TO: Board of Regents
FROM: Alex Capdeville, Chancellor
DATE: November 9, 2000
SUBJECT: Campus Reports for the November 2000 Board of Regents Meeting
· Upon my arrival at Montana State University–Northern, I found an institution that has been experiencing a decline in student enrollment. Initiatives have been undertaken as responses to this challenge—without significant impact. In order for the university to attract students and quality faculty and staff, MSUN must collect adequate data to utilize as the foundation for the development of a comprehensive plan of growth and revitalization.
I believe that the future needs of this institution must focus on creating a healthy environment for Montana State University–Northern in Havre. I have agreed to have a consultant do a feasibility study, which will focus on our residence life for students, new markets, the applied technology center and a capital fund drive for the institution. MSUN will focus on creating an atmosphere that will invite students to live on campus. The Foundation has agreed to hire Critical Data, Inc., a consultant firm, to do the study. They will begin with a visit to the campus on November 13, 2000 to conduct interviews. The results of the study will be available in early January.

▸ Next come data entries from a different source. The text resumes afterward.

What follows belongs to an exercise in optimizing a design on an open flow for small area; a production flow would make more cautious choices. The RTL was checked by simulation tests, not by an equivalence proof against the original design.

==> design/flow/run.sh <==
#!/bin/bash
# synth_recipe.tcl (not shown) runs the flow's synth.tcl, then flattens the netlist and writes it again
# the make line also repeats each setting of config.mk as NAME=value (left out here)
make -C /OpenROAD-flow-scripts/flow DESIGN_CONFIG=/design/flow/config.mk WORK_HOME=/design/flow/orfs CLKGATE_MAP_FILE= SYNTH_SCRIPT=/design/flow/synth_recipe.tcl finish
==> design/flow/config.mk <==
export PLATFORM = sky130hd
export DESIGN_NAME = spi
export DESIGN_NICKNAME = spi
export VERILOG_FILES = /design/flow/design.v
export SDC_FILE = /design/flow/constraint.sdc
export NUM_CORES = 4
export LEC_CHECK = 0
export CAP_MARGIN = 20
export CORE_MARGIN = 2
export CORE_UTILIZATION = 40
export PLACE_DENSITY = 0.6
export SLEW_MARGIN = 20
==> design/flow/constraint.sdc <==
create_clock -name core_clock -period 8.0 [get_ports {pclk}]
set_input_delay 1.6000 -clock core_clock [delete_from_list [all_inputs] [get_ports {pclk}]]
set_output_delay 1.6000 -clock core_clock [all_outputs]
set_load 0.01 [all_outputs]
==> design/flow/design.v <==
module apbslave(pclk,presetn,paddr,pwrite,psel,penable,pwdata,ss,misodata,receivedata,
tip,prdata,mstr,cpol,cpha,lsbfe,spiswai,sppr,spr,spiintr_req,pready,pslverr,senddata,mosidata,spimode,state,spe);
reg [7:0]spicr1;
reg [7:0]spicr2;
reg [7:0]spisr;
reg [7:0]spibr;
reg [7:0]spidr;
input pclk,presetn,pwrite,psel,penable,ss,receivedata,tip;
input [2:0]paddr;
input [7:0]pwdata;
input [7:0]misodata;
output [7:0]prdata;
output spiintr_req;
output cpol,cpha,mstr,lsbfe,spiswai;
output pready,pslverr;
output reg senddata;
output reg[7:0]mosidata;
output reg [1:0]spimode;
wire temp=senddata;
wire [7:0]dcr1;
wire [7:0]dcr2;
wire [7:0]dbr;
wire [7:0]ddr;
wire dsend;
wire wrenb;
wire rdenb;
wire sptef;
wire spif;
output [2:0]sppr;
output [2:0]spr;
output spe;
wire modfen;
wire modf;
wire spie;
wire sptie;
wire ssoe;
parameter cr2mask=8'b00011011;
parameter brmask=8'b01110111;
wire spc0,bidiroe;
wire modef;
assign lsbfe=spicr1[0];
assign ssoe=spicr1[1];
assign cpha=spicr1[2];
assign cpol=spicr1[3];
assign mstr=spicr1[4];
assign sptie=spicr1[5];
assign spe=spicr1[6];
assign spie=spicr1[7];
assign spc0=spicr2[0];
assign spiswai=spicr2[1];
assign bidiroe=spicr2[3];
assign modfen=spicr2[4];
assign sppr=spibr[6:4];
assign spr=spibr[2:0];
parameter idle=2'b00,
	  setup=2'b01,
          enable=2'b10;
parameter spirun=2'b00,
          spiwait=2'b01,
          spistop=2'b10;
output reg [1:0]state;
reg [1:0]nextstate;
reg [1:0]nextmode;
assign prdata=(rdenb==0)?8'b0:((paddr==3'b000)?spicr1:((paddr==3'b001)?spicr2:((paddr==3'b010)?spibr:((paddr==3'b011)?spisr:spidr))));
assign pready=(state==enable)?1:0;
assign wrenb=((state==enable)&&(pwrite==1'b1))?1:0;
assign rdenb=((state==enable)&&(pwrite==1'b0))?1:0;
assign pslverr=(state==enable)?1:0;
assign sptef=(spidr==8'h00)?1:0;
assign spif=(spidr!=8'h00)?1:0;
assign modef=(~ss)&&mstr&&modfen&&(~ssoe);
assign spiintr_req=(~spie&&(~sptie))?1'b0:(spie&&(~sptie))?(spif||modf):((~spie&&sptie)?sptef:(spif||sptef||modf));
assign dcr2=(wrenb==1'b1)?((paddr==3'b001)?(pwdata&cr2mask):spicr2):spicr2;
assign dcr1=(wrenb==1'b1)?((paddr==3'b000)?pwdata:spicr1):spicr1;
assign dbr=(wrenb==1'b1)?((paddr==3'b010)?(pwdata&brmask):spibr):spibr;
assign ddr=(wrenb==1'b1)?((paddr==3'b101)?(pwdata):spidr):((spidr==pwdata)&(spidr!=misodata)&((spimode==spiwait)|(spimode==spirun)))?8'b0:((receivedata&((spimode==spiwait)|(spimode==spirun)))?misodata:spidr);
assign dsend=(wrenb==1'b1)?(senddata):((spidr==pwdata)&(spidr!=misodata)&((spimode==spiwait)|(spimode==spirun)))?(1'b1):((((spimode==spiwait)|(spimode==spirun))&receivedata)?1'b0:1'b0); 
assign modf=mstr&modfen&(~ss)&(~ssoe);
always@(posedge pclk)
begin
   spisr<=(presetn==0)?8'b00000000:{spif,1'b0,sptef,modf,4'b0};
end
always@(posedge pclk)
begin
  if(~presetn)
        mosidata<=8'b0; 
  else if(((spidr==pwdata)&&(spidr!=misodata))&&((spimode==spirun)||(spimode==spiwait))&&(~wrenb))
        mosidata<=spidr; 
end
always@(posedge pclk)
begin
	if(~presetn) state<=idle; 
	else state<=nextstate; 
end
always@(psel,penable,state)
begin
   nextstate=idle;
   case(state)
       idle:
        begin 
            if(psel&(~penable))
                 nextstate=setup;
        end
       setup:
         begin
             if(psel&penable)
                  nextstate=enable;
             else if((psel)&(~penable))
                   nextstate=setup;
         end
       enable:
          begin
             if(psel&(~penable))
                  nextstate=setup;
             else if((psel)&(penable))
                   nextstate=enable;
          end
    endcase
end
always@(posedge pclk)
begin
	if(~presetn) 
          spimode<=spirun; 
	else 
          spimode<=nextmode;
end
always@(spimode,spe,spiswai)
begin
  nextmode=spirun;
  case(spimode)
   spirun:
   begin 
        if(spe==1'b0) 
           nextmode=spiwait;
   end
   spiwait:
      begin
        if(spiswai==1'b1)
           nextmode=spistop; 
        else if((spe==1'b0)&(spiswai==1'b0))
           nextmode=spiwait;
      end
   spistop:
    begin
     if(spiswai==1'b0) 
         nextmode=spiwait; 
     else if(spiswai)
           nextmode=spistop;
    end
  endcase 
end  
always@(posedge pclk)
begin
  if(~presetn) begin spicr1<=8'h04; end
  else begin spicr1<=dcr1; end
end
always@(posedge pclk)
begin
  if(~presetn) begin spicr2<=8'h00; end
  else begin spicr2<=dcr2; end
end
always@(posedge pclk)
begin
  if(~presetn) begin spibr<=8'h00; end
  else begin spibr<=dbr; end
end
always@(posedge pclk)
begin 
  if(~presetn) begin spidr<=8'b0; end
  else begin spidr<=ddr; end
end
always@(posedge pclk)
begin
  if(~presetn) begin senddata<=1'b0; end
  else begin senddata<=dsend; end
end 
endmodule
module baudgenerator(pclk,presetn,spimode,spiswai,sppr,spr,cpol,cpha,ss,sclk,flaglow,flaghigh,flagslow,flagshigh,baudratedivisor);
input pclk,presetn,spiswai,cpol,cpha,ss;
input [1:0]spimode;
input [2:0]sppr;
input [2:0]spr;
output reg sclk,flaglow,flaghigh,flagslow,flagshigh;
output [11:0]baudratedivisor;
wire temp;
wire temp1;
wire presclk,dflaglow,dflaghigh,dflagslow,dflagshigh;
reg [11:0]count;
wire [11:0]dcount;
wire dsclk;
assign baudratedivisor=(sppr+1)*2**(spr+1);
assign temp=(((spimode==2'b00)|(spimode==2'b01))&(~ss)&(~spiswai));
assign temp1=((~cpha)&(cpol))|((cpha)&(~cpol));
assign presclk=1'b0;
assign dcount=(temp)?((count==(baudratedivisor-2'b01))?12'b0:(count+1'b1)):12'b0;
assign dsclk=(temp)?((count==(baudratedivisor-2'b01))?(~sclk):sclk):presclk;
assign dflaglow=(temp1)?flaglow:(sclk?(1'b0):((count==(baudratedivisor-2'b01))?1'b1:1'b0));
assign dflagslow=(temp1)?flagslow:(~sclk?(1'b0):((count==(baudratedivisor-2'b10))?1'b1:1'b0));
assign dflaghigh=(temp1)?(sclk?((count==(baudratedivisor-2'b01))?1'b1:1'b0):(1'b0)):flaghigh;
assign dflagshigh=(temp1)?(~sclk?((count==(baudratedivisor-2'b10))?1'b1:1'b0):(1'b0)):flagshigh;
always@(posedge pclk)
begin
 if(~presetn) begin count<=12'b0; end
 else begin count<=dcount; end
end
always@(posedge pclk)
begin
 if(~presetn) begin sclk<=presclk; end
 else begin sclk<=dsclk; end
end
always@(posedge pclk)
begin
 if(~presetn) begin flaglow<=1'b0; end
 else begin flaglow<=dflaglow; end
end
always@(posedge pclk)
begin
 if(~presetn) begin flagslow<=1'b0; end
 else begin flagslow<=dflagslow; end
end
always@(posedge pclk)
begin
 if(~presetn) begin flaghigh<=1'b0; end
 else begin flaghigh<=dflaghigh; end
end
always@(posedge pclk)
begin
 if(~presetn) begin flagshigh<=1'b0; end
 else begin flagshigh<=dflagshigh; end
end
endmodule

· Kate Nagengast, a junior majoring in elementary education at Montana State University-Northern, has been named the Montana Student Delegate to the National Education Association convention in Chicago, which was held the last week of June and the first week of July. This is the first time Montana State University-Northern has had a student delegate take part in the national convention.
· The American Indian College Fund selected Browning native Carly Kipp, a Montana State University-Northern animal science major, as Outstanding Student of the Year. She is receiving a scholarship and will travel November 7 to speak at the College Fund’s "2000 Flame of Hope" gala in New York City. Each of the 31 tribal colleges in the U.S. has a Student of the Year selected by the College Fund, and of these 31, only two students are chosen to attend and speak at the “Flame of Hope” gala. The American Indian College Fund gala is a yearly event attended by approximately 400 corporate sponsors and created to raise scholarship, endowment and operating monies. Due to the support of corporations, foundations
and individuals, the College Fund is now the country’s largest provider of privately funded Indian scholarships. For the 1999-2000 academic year, the organization distributed $3 million in scholarships directly supporting more than 6,000 students.

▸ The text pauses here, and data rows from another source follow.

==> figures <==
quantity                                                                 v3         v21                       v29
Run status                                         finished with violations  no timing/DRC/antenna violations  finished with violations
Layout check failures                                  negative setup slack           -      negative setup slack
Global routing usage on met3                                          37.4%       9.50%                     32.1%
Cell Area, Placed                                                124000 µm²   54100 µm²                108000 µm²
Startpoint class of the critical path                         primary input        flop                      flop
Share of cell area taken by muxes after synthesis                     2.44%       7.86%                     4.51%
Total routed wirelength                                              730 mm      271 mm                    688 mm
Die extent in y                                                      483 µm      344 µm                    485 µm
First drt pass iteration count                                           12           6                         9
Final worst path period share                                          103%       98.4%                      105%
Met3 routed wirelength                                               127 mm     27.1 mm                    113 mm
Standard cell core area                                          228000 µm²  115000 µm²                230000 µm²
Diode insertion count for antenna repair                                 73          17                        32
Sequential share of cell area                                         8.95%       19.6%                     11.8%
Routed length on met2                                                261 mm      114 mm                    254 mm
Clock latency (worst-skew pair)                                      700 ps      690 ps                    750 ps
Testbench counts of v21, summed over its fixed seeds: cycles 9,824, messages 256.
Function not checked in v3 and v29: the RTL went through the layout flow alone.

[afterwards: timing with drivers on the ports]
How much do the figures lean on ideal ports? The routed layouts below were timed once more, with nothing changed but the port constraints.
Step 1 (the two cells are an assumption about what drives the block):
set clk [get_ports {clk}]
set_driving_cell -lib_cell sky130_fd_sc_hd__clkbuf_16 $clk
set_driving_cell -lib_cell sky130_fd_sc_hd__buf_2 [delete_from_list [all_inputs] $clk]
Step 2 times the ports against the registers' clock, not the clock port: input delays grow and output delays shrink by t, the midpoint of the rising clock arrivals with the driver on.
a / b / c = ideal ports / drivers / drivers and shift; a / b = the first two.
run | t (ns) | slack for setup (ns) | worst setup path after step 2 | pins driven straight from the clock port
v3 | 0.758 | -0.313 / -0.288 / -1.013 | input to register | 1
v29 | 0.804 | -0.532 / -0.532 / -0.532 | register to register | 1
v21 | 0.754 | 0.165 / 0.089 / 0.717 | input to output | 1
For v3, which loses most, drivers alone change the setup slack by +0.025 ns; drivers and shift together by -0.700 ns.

· The MSU-Northern Career Center was recently awarded a continuation grant from the federal government to partner with Havre High School and the Flathead Valley High Schools’ Diesel Project to help better prepare students for workplace challenges of the 21st Century. The grant award for the second year is $74, 461, bringing total funding for the two-year project to $149,000. MSU-Northern has an average of 150 students a year participating in cooperative education. Expanding on a 22-year co-op program, the grant focuses on increasing work-based learning opportunities for high school students and increasing the number who enroll in post-secondary institutions. Elements of this project include opportunities for credit-for-work, school-based enterprises and job shadowing experiences. Also, students are given the opportunity to visit University classes in their field of interest, attend informational sessions of recruiting employers at MSU-Northern and to be involved in articulation agreements with the University.

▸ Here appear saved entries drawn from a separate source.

From an optimization exercise on the open Yosys and OpenROAD flow, aimed at small area and a short achievable clock period; shortcuts taken in it are not production practice.
Function was checked by simulation only, so behaviour that the tests miss may differ from the original.
The flow treats the clock pin as an ideal source, which a real chip does not have.
Power is estimated from default activity; no workload was simulated.

== run A ==
==> flow/design.v <==
`timescale 1ns/1ps
module fifo #(
    parameter N = 32,
    parameter depth = 3  
)(
    input wire clk,
    input wire reset,
    input wire wr_en,
    input wire rd_en,
    input [N-1:0] din,
    output reg [N-1:0] dout,
    output reg full,
    output reg empty
);
    localparam DEPTH = 2**depth;
    reg [DEPTH-1:0] wr_oh, rd_oh;    
    reg [N-1:0] mem [0:DEPTH-1];
    reg nempty;
    wire wr_fire = wr_en & ~full;
    wire rd_fire = rd_en & nempty;
    wire rd_fire_n = ~rd_fire;
    wire [DEPTH-1:0] wsel = wr_oh & {DEPTH{wr_fire}};
    wire [DEPTH-1:0] rsel = rd_oh & {DEPTH{rd_fire}};
    wire [DEPTH-1:0] wr_oh_inc = {wr_oh[DEPTH-2:0], wr_oh[DEPTH-1]};
    wire [DEPTH-1:0] rd_oh_inc = {rd_oh[DEPTH-2:0], rd_oh[DEPTH-1]};
    wire [N-1:0] dout_nx;
    wire [N-1:0] g0, g1, g2;
    genvar b;
    generate
        for (b = 0; b < N; b = b + 1) begin : rd
            fifo_aoi222 u0 (.a1(rsel[0]), .a2(mem[0][b]), .b1(rsel[1]), .b2(mem[1][b]),
                            .c1(rsel[2]), .c2(mem[2][b]), .y(g0[b]));
            fifo_aoi222 u1 (.a1(rsel[3]), .a2(mem[3][b]), .b1(rsel[4]), .b2(mem[4][b]),
                            .c1(rsel[5]), .c2(mem[5][b]), .y(g1[b]));
            fifo_aoi222 u2 (.a1(rsel[6]), .a2(mem[6][b]), .b1(rsel[7]), .b2(mem[7][b]),
                            .c1(rd_fire_n), .c2(dout[b]), .y(g2[b]));
            fifo_nand3 u3 (.a(g0[b]), .b(g1[b]), .c(g2[b]), .y(dout_nx[b]));
        end
    endgenerate
    integer i;
    always @(posedge clk) begin
        for (i = 0; i < DEPTH; i = i + 1)
            if (wsel[i])
                mem[i] <= din;
    end
    wire w_meets = |(wr_oh_inc & rd_oh);
    wire r_meets = |(rd_oh_inc & wr_oh);
    wire full_nx  = ~rd_fire & (full | (wr_fire & w_meets));
    wire empty_nx = ~wr_fire & (~nempty | (rd_fire & r_meets));
    always @(posedge clk or posedge reset) begin
        if (reset) begin
            wr_oh  <= {{(DEPTH-1){1'b0}}, 1'b1};
            rd_oh  <= {{(DEPTH-1){1'b0}}, 1'b1};
            dout   <= 0;
            full   <= 1'b0;
            nempty <= 1'b0;
            empty  <= 1'b1;
        end else begin
            if (wr_fire)
                wr_oh <= wr_oh_inc;
            if (rd_fire)
                rd_oh <= rd_oh_inc;
            dout   <= dout_nx;
            full   <= full_nx;
            nempty <= ~empty_nx;
            empty  <= empty_nx;
        end
    end
endmodule
module fifo_aoi222 (
    input wire a1, a2, b1, b2, c1, c2,
    output wire y
);
    assign y = ~((a1 & a2) | (b1 & b2) | (c1 & c2));
endmodule
module fifo_nand3 (
    input wire a, b, c,
    output wire y
);
    assign y = ~(a & b & c);
endmodule
export LEC_CHECK = 0
export CAP_MARGIN = 20
export CORE_MARGIN = 2
export CORE_UTILIZATION = 55
export CTS_CLUSTER_DIAMETER = 100
export CTS_CLUSTER_SIZE = 30
export SETUP_SLACK_MARGIN = 1.38
export SLEW_MARGIN = 20
export SYNTH_HIERARCHICAL = 1
export SYNTH_MINIMUM_KEEP_SIZE = 0
create_clock -name core_clock -period 3.0 [get_ports {clk}]
standard.sh (not shown) runs the stock make flow with config.mk's settings and CLKGATE_MAP_FILE= SYNTH_SCRIPT=/design/flow/synth_recipe.tcl, a recipe that flattens the netlist after the stock synthesis.
==> flow/flow/run.sh <==
#!/bin/bash
# Own layout flow: the standard synthesis unchanged, then the standard ORFS
# layout with smaller port buffers, without the delay buffer cells, and with a
# clock tree one level shallower (see cts_hook.tcl).
set -euo pipefail
here=$(pwd)

bash standard.sh synth > synth.log 2>&1

platform_dont_use="sky130_fd_sc_hd__probe_p_8 sky130_fd_sc_hd__probec_p_8 sky130_fd_sc_hd__lpflow_bleeder_1 sky130_fd_sc_hd__lpflow_clkbufkapwr_1 sky130_fd_sc_hd__lpflow_clkbufkapwr_16 sky130_fd_sc_hd__lpflow_clkbufkapwr_2 sky130_fd_sc_hd__lpflow_clkbufkapwr_4 sky130_fd_sc_hd__lpflow_clkbufkapwr_8 sky130_fd_sc_hd__lpflow_clkinvkapwr_1 sky130_fd_sc_hd__lpflow_clkinvkapwr_16 sky130_fd_sc_hd__lpflow_clkinvkapwr_2 sky130_fd_sc_hd__lpflow_clkinvkapwr_4 sky130_fd_sc_hd__lpflow_clkinvkapwr_8 sky130_fd_sc_hd__lpflow_decapkapwr_12 sky130_fd_sc_hd__lpflow_decapkapwr_3 sky130_fd_sc_hd__lpflow_decapkapwr_4 sky130_fd_sc_hd__lpflow_decapkapwr_6 sky130_fd_sc_hd__lpflow_decapkapwr_8 sky130_fd_sc_hd__lpflow_inputiso0n_1 sky130_fd_sc_hd__lpflow_inputiso0p_1 sky130_fd_sc_hd__lpflow_inputiso1n_1 sky130_fd_sc_hd__lpflow_inputiso1p_1 sky130_fd_sc_hd__lpflow_inputisolatch_1 sky130_fd_sc_hd__lpflow_isobufsrc_1 sky130_fd_sc_hd__lpflow_isobufsrc_16 sky130_fd_sc_hd__lpflow_isobufsrc_2 sky130_fd_sc_hd__lpflow_isobufsrc_4 sky130_fd_sc_hd__lpflow_isobufsrc_8 sky130_fd_sc_hd__lpflow_isobufsrckapwr_16 sky130_fd_sc_hd__lpflow_lsbuf_lh_hl_isowell_tap_1 sky130_fd_sc_hd__lpflow_lsbuf_lh_hl_isowell_tap_2 sky130_fd_sc_hd__lpflow_lsbuf_lh_hl_isowell_tap_4 sky130_fd_sc_hd__lpflow_lsbuf_lh_isowell_4 sky130_fd_sc_hd__lpflow_lsbuf_lh_isowell_tap_1 sky130_fd_sc_hd__lpflow_lsbuf_lh_isowell_tap_2 sky130_fd_sc_hd__lpflow_lsbuf_lh_isowell_tap_4"
extra_dont_use="sky130_fd_sc_hd__clkdlybuf4s* sky130_fd_sc_hd__dlygate* sky130_fd_sc_hd__dlymetal*"

bash standard.sh \
  "BUFFER_PORTS_ARGS=-buffer_cell sky130_fd_sc_hd__buf_2" \
  "DONT_USE_CELLS=$platform_dont_use $extra_dont_use" \
  "PRE_CTS_TCL=$here/flow/cts_hook.tcl" \
  finish > layout.log 2>&1
==> flow/flow/cts_hook.tcl <==
# PRE_CTS hook: after TritonCTS builds the tree, replace its upper levels by
# NROOT root buffers driven straight from the clock port, each placed at the
# centre of the group of sink-cluster (leaf) buffers it drives. Every register
# still sees the same number of buffer levels (root, leaf), so the tree stays
# balanced; it only gets one level shallower.
proc rebuild_clock_roots {nroot master_name} {
  set block [ord::get_db_block]
  set db [ord::get_db]
  set master [$db findMaster $master_name]
  set port_net [$block findNet clk]
  set leaves {}
  set others {}
  foreach inst [$block getInsts] {
    set name [$inst getName]
    if {[string match "clkbuf_leaf_*" $name]} { lappend leaves $inst } elseif {[string match "clkbuf_*" $name]} { lappend others $inst }
  }
  # remove the upper levels
  foreach inst $others {
    set outIT [$inst findITerm X]; set onet [$outIT getNet]
    $outIT disconnect; [$inst findITerm A] disconnect
    odb::dbInst_destroy $inst
    # dummy loads CTS hung on this level go with it
    foreach it [$onet getITerms] {
      set load [$it getInst]
      if {[string match "clkload*" [$load getName]]} { odb::dbInst_destroy $load }
    }
    if {[$onet getName] != "clk"} { odb::dbNet_destroy $onet }
  }
  # leaf locations
  set pts {}
  foreach l $leaves {
    set bb [$l getBBox]
    lappend pts [list $l [expr {([$bb xMin]+[$bb xMax])/2}] [expr {([$bb yMin]+[$bb yMax])/2}]]
  }
  # k-means on leaf locations
  set n [llength $pts]
  set cents {}
  for {set k 0} {$k < $nroot} {incr k} {
    set p [lindex [lsort -integer -index 1 $pts] [expr {int(($k + 0.5) * $n / $nroot)}]]
    lappend cents [list [lindex $p 1] [lindex $p 2]]
  }
  for {set it 0} {$it < 50} {incr it} {
    set groups {}
    for {set k 0} {$k < $nroot} {incr k} { lappend groups {} }
    foreach p $pts {
      set best 0; set bd 1e18
      for {set k 0} {$k < $nroot} {incr k} {
        set c [lindex $cents $k]
        set d [expr {abs([lindex $p 1]-[lindex $c 0]) + abs([lindex $p 2]-[lindex $c 1])}]
        if {$d < $bd} { set bd $d; set best $k }
      }
      lset groups $best [concat [lindex $groups $best] [list $p]]
    }
    set cents {}
    foreach g $groups {
      if {[llength $g] == 0} { lappend cents {0 0}; continue }
      set sx 0; set sy 0
      foreach p $g { set sx [expr {$sx + [lindex $p 1]}]; set sy [expr {$sy + [lindex $p 2]}] }
      lappend cents [list [expr {$sx / [llength $g]}] [expr {$sy / [llength $g]}]]
    }
  }
  set k 0
  foreach g $groups c $cents {
    if {[llength $g] == 0} continue
    set inst [odb::dbInst_create $block $master "clkbuf_root_$k"]
    $inst setLocation [lindex $c 0] [lindex $c 1]
    $inst setPlacementStatus PLACED
    set net [odb::dbNet_create $block "clknet_root_$k"]
    $net setSigType CLOCK
    [$inst findITerm A] connect $port_net
    [$inst findITerm X] connect $net
    foreach p $g { [[lindex $p 0] findITerm A] disconnect; [[lindex $p 0] findITerm A] connect $net }
    incr k
  }
  puts "rebuilt clock roots: $k roots over [llength $leaves] leaves"
}

rename clock_tree_synthesis my_orig_clock_tree_synthesis
proc clock_tree_synthesis {args} {
  my_orig_clock_tree_synthesis {*}$args
  rebuild_clock_roots 4 sky130_fd_sc_hd__clkbuf_16
}
Here is what was changed in the inputs of run B compared with run A.
Settings: a change of SETUP_SLACK_MARGIN from 1.38 to 1.4.
-- flow/flow/run.sh --
<<< run A, line 15
>>> run B, line 15
  "PRE_GLOBAL_PLACE_TCL=$here/flow/io_hook.tcl" \
==> flow/flow/io_hook.tcl (new file) <==
# PRE_GLOBAL_PLACE hook: every port still gets a buffer, but the inputs, which
# have ample slack, get the smallest one and the outputs a buf_2.
rename buffer_ports my_orig_buffer_ports
proc buffer_ports {args} {
  my_orig_buffer_ports -inputs -buffer_cell sky130_fd_sc_hd__buf_1
  my_orig_buffer_ports -outputs -buffer_cell sky130_fd_sc_hd__buf_2
}
[summary]
- In run B, placer congestion estimate is lower than in run A.
- Smallest setup slack after layout is lower on run B
- In terms of register share of total power, run B and run A differ only marginally.
Inputs modified between run B and run C:
Settings: a change of SETUP_SLACK_MARGIN from 1.4 to 1.35.
-- flow/flow/run.sh --
<<< run B, line 15
  "PRE_GLOBAL_PLACE_TCL=$here/flow/io_hook.tcl" \
>>> run C, line 15
removed: flow/flow/io_hook.tcl
==> comparison <==
- Compared run B against run C; combinational cell fraction of total power within noise.
- Going from run B to run C, maximum frequency shrank slightly.
- As far as met3 track demand over resource is concerned, run C and run B perform about the same.
- Re number of multi-input combinational cells: run B was higher than run C.
- A timing endpoint of the critical path of mem[7][2] is what run C shows, while mem[1][27] belongs to run B.
- On total power per unit cell area, run C and run B are neck and neck.
- In terms of post-layout total power, run B and run C differ only marginally.
- Wire length (lower): run C
- Run C reached the end of the flow, and the finished layout is clean on the timing, DRC and antenna checks.
- Comparing run B against run C, there is no change at all in total stage count of the critical path.
Inputs modified between run C and run D:
Settings: SETUP_SLACK_MARGIN now 1.42, was 1.35.
Results
Run D: all stages complete, timing, DRC and antenna checks passed
On net switching share of the total power, run C and run D are basically level.
In the final reports, the cell area of run D is larger than that of run C.
Number of buffer cells added on primary ports: run C vs run D identical
Compared run C against run D; total power draw within noise.
Going from run C to run D, period utilization moved down; wire length reported by the detailed router now larger; worst slack on hold paths went up 160 ps.
The following lists how run E was set up differently from run D:
Settings: SETUP_SLACK_MARGIN now 1.5, was 1.42.
Notes after the runs:
Going from run D to run E, the aggregate routed wire length was found to have gone up by 22%. Biggest cell delay along the critical path for run E: 50 ps up relative to run D. The maximum net fanout on the critical path number comes out lower for run E vs run D. First-pass GRT wire length (run E vs. run D) increases by more than 10%.
The following lists how run F was set up differently from run E:
Settings: changing SETUP_SLACK_MARGIN from 1.5 to 1.3.
-- flow/flow/cts_hook.tcl --
<<< run E, line 22
    # dummy loads CTS hung on this level go with it
    foreach it [$onet getITerms] {
      set load [$it getInst]
      if {[string match "clkload*" [$load getName]]} { odb::dbInst_destroy $load }
    }
>>> run F, line 22
### Flow results
Run F reached the end of the flow, and the finished layout is clean on the timing, DRC and antenna checks.
No stage failed in run E, and the final checks on the layout all came back clean.
For run E, the source of the critical timing path was empty, unlike run F, where it was nempty.
[run F vs run E] fraction of final layout cells sized beyond drive strength 1: lower in run F
Diff run E -> run F: area of combinational cells with multiple inputs saw a decrease, maximum frequency went down by 8.7%, endpoint required time on the critical path went up, wire length on met2 lower, sum of routed wire length over all layers now sits lower.
| total number of nets in the final design | run F vs run E | 22 lower |
Side by side, worst setup slack turned out lower in run F than in run E.

-- port drivers added, routing unchanged --
The results above use ideal ports. As a check the final layouts listed here were re-extracted and re-timed, cells and wires unchanged.
Step 1 (the two cells are an assumption about what drives the block):
set clk [get_ports {clk}]
set_driving_cell -lib_cell sky130_fd_sc_hd__clkbuf_16 $clk
set_driving_cell -lib_cell sky130_fd_sc_hd__buf_2 [delete_from_list [all_inputs] $clk]
Step 2 times the ports against the registers' clock, not the clock port: input delays grow and output delays shrink by t, the midpoint of the rising clock arrivals with the driver on.
Slacks: ideal ports / drivers / drivers and shift; pairs: ideal ports / drivers.
| run | t, ns | setup WS [ns] | worst data-port slew with drivers (ns) | pins driven straight from the clock port |
|---|---|---|---|---|
| run A | 0.408 | 1.351 / 1.351 / 1.045 | 0.06 | 4 |
| run B | 0.388 | 1.319 / 1.319 / 0.992 | 0.06 | 4 |
| run C | 0.400 | 1.304 / 1.305 / 1.006 | 0.06 | 4 |
| run D | 0.397 | 1.431 / 1.351 / 1.136 | 0.06 | 4 |
| run E | 0.402 | 1.461 / 1.367 / 1.148 | 0.06 | 4 |
| run F | 0.397 | 1.313 / 1.313 / 1.065 | 0.04 | 4 |
After both steps setup and hold are still met in every run listed. The setup slack of run B, which loses most, moves by 0.000 ns with the drivers and by -0.327 ns with both steps.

· MSU-Northern College of Nursing plans to conduct needs assessments and feasibility studies to explore the possibility of expanding the Associate of Science in Nursing degree program to the following areas:
o Two clinical sections of Level I added to Lewistown campus, bring the total number of students at that site to 40.
o Two clinical sections of level I added to Great Falls campus, bringing the total number of students at that site to 40.
o Initiate the ASN program at Shelby in response to requests from area hospitals to bring an on-site nursing program to the community.